**EXERCISE GOAL:**
Return the run of lines below that opens with the line containing "cells in the" and closes with the line containing "tap: 99 / 123.9", keeping each one exact.
DATA FOR PROCESSING START
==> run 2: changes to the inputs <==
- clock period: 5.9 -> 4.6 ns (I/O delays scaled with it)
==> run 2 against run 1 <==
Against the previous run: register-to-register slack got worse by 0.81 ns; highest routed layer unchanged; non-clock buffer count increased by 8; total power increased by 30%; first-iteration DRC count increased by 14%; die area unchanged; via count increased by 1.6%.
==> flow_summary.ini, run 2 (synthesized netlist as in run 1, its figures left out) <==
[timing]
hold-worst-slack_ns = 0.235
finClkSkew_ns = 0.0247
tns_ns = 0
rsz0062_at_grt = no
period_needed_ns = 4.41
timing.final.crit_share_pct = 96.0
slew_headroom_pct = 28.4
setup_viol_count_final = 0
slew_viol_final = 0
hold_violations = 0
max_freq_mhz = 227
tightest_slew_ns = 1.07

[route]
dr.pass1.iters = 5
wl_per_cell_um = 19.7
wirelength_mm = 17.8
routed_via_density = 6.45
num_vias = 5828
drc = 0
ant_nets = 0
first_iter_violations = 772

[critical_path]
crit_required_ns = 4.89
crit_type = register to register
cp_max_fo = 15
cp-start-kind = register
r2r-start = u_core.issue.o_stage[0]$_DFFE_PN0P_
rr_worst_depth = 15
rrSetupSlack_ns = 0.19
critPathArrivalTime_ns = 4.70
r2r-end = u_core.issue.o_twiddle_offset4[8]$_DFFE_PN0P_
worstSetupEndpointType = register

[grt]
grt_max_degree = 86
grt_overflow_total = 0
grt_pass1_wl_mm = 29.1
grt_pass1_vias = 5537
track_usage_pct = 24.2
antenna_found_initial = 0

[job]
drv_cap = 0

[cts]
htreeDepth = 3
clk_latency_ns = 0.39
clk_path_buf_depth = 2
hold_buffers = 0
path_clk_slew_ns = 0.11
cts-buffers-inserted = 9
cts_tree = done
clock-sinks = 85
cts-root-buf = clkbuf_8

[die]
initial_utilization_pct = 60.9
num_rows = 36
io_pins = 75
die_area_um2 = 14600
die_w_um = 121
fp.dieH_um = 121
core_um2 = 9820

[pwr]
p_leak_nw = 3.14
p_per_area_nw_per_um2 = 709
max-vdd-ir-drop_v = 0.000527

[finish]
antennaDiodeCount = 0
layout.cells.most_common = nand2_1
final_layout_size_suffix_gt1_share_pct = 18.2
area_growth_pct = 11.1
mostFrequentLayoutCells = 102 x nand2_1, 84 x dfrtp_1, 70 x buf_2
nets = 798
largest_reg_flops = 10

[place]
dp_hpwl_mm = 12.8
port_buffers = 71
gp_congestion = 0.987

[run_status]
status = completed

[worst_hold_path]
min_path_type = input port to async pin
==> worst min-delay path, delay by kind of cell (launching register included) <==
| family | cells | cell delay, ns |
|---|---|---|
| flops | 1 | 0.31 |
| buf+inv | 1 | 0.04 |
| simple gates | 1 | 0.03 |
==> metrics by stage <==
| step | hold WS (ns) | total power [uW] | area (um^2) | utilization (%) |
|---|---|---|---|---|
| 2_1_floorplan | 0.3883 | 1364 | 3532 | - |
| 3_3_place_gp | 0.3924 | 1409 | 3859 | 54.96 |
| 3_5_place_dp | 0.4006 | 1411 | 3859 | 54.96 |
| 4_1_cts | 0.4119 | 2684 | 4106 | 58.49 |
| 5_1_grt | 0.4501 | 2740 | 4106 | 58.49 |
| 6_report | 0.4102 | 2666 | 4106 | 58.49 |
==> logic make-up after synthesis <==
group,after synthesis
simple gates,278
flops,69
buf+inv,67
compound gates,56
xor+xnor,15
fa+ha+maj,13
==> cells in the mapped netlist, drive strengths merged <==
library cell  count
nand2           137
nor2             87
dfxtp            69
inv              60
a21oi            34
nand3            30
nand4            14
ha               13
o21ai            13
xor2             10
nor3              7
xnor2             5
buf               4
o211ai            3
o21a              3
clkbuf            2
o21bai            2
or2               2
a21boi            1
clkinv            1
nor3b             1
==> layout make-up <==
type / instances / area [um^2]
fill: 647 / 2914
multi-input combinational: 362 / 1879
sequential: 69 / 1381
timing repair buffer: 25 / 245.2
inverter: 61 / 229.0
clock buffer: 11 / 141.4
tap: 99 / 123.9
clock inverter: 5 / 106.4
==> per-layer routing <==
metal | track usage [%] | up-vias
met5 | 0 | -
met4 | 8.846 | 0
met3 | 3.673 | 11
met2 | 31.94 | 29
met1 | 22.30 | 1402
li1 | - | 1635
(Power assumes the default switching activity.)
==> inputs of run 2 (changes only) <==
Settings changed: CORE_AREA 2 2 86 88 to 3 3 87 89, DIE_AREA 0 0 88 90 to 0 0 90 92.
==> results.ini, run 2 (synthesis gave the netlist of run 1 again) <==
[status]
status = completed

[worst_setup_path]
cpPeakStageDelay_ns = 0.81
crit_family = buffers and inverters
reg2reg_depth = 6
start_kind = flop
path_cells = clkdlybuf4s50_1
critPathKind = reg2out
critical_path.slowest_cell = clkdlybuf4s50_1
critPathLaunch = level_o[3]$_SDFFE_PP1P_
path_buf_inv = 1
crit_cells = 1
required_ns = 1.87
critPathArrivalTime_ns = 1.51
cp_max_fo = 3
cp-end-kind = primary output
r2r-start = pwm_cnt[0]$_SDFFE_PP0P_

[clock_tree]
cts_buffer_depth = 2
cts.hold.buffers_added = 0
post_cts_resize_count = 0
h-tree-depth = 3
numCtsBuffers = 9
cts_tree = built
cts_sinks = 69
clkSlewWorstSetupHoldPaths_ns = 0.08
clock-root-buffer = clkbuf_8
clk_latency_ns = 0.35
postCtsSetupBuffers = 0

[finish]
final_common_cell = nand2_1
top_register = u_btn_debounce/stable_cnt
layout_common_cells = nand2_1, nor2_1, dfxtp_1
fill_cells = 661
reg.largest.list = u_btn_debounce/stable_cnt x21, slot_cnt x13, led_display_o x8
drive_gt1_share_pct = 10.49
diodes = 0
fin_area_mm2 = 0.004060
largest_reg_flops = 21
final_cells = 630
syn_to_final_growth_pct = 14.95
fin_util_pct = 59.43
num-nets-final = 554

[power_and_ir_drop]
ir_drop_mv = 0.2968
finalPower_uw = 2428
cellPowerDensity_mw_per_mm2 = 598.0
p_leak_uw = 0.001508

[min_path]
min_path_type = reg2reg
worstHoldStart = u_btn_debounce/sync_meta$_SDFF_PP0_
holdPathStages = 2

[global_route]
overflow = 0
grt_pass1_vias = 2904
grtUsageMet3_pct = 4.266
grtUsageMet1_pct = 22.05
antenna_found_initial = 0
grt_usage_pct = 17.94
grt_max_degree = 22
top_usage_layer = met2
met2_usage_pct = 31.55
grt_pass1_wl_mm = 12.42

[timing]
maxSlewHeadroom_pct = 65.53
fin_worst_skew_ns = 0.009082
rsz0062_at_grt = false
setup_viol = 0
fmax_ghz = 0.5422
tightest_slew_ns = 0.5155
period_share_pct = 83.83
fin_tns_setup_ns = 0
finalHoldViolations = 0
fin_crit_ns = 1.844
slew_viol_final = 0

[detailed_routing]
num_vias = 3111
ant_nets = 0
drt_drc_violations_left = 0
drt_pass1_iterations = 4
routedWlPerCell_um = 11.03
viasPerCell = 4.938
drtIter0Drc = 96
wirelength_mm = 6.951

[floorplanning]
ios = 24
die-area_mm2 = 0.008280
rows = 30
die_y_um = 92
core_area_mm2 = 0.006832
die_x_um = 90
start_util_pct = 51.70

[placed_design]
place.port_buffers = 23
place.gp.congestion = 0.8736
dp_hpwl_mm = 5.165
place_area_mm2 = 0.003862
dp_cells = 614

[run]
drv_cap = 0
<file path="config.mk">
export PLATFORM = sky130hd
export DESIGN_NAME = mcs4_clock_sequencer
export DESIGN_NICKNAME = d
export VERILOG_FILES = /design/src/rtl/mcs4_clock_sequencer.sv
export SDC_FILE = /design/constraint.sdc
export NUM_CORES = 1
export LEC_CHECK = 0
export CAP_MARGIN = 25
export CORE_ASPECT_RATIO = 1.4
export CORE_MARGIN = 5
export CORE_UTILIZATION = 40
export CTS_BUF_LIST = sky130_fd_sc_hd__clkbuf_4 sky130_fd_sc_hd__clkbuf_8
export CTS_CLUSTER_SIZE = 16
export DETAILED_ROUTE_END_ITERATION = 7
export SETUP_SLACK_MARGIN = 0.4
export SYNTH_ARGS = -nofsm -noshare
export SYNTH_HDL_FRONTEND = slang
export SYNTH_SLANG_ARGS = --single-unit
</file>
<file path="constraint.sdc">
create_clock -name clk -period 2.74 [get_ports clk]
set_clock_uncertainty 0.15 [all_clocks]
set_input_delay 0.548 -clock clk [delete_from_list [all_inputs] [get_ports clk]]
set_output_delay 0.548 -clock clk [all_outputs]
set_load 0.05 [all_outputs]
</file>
DATA FOR PROCESSING END
**WRITTEN SOLUTION:**
==> cells in the mapped netlist, drive strengths merged <==
library cell  count
nand2           137
nor2             87
dfxtp            69
inv              60
a21oi            34
nand3            30
nand4            14
ha               13
o21ai            13
xor2             10
nor3              7
xnor2             5
buf               4
o211ai            3
o21a              3
clkbuf            2
o21bai            2
or2               2
a21boi            1
clkinv            1
nor3b             1
==> layout make-up <==
type / instances / area [um^2]
fill: 647 / 2914
multi-input combinational: 362 / 1879
sequential: 69 / 1381
timing repair buffer: 25 / 245.2
inverter: 61 / 229.0
clock buffer: 11 / 141.4
tap: 99 / 123.9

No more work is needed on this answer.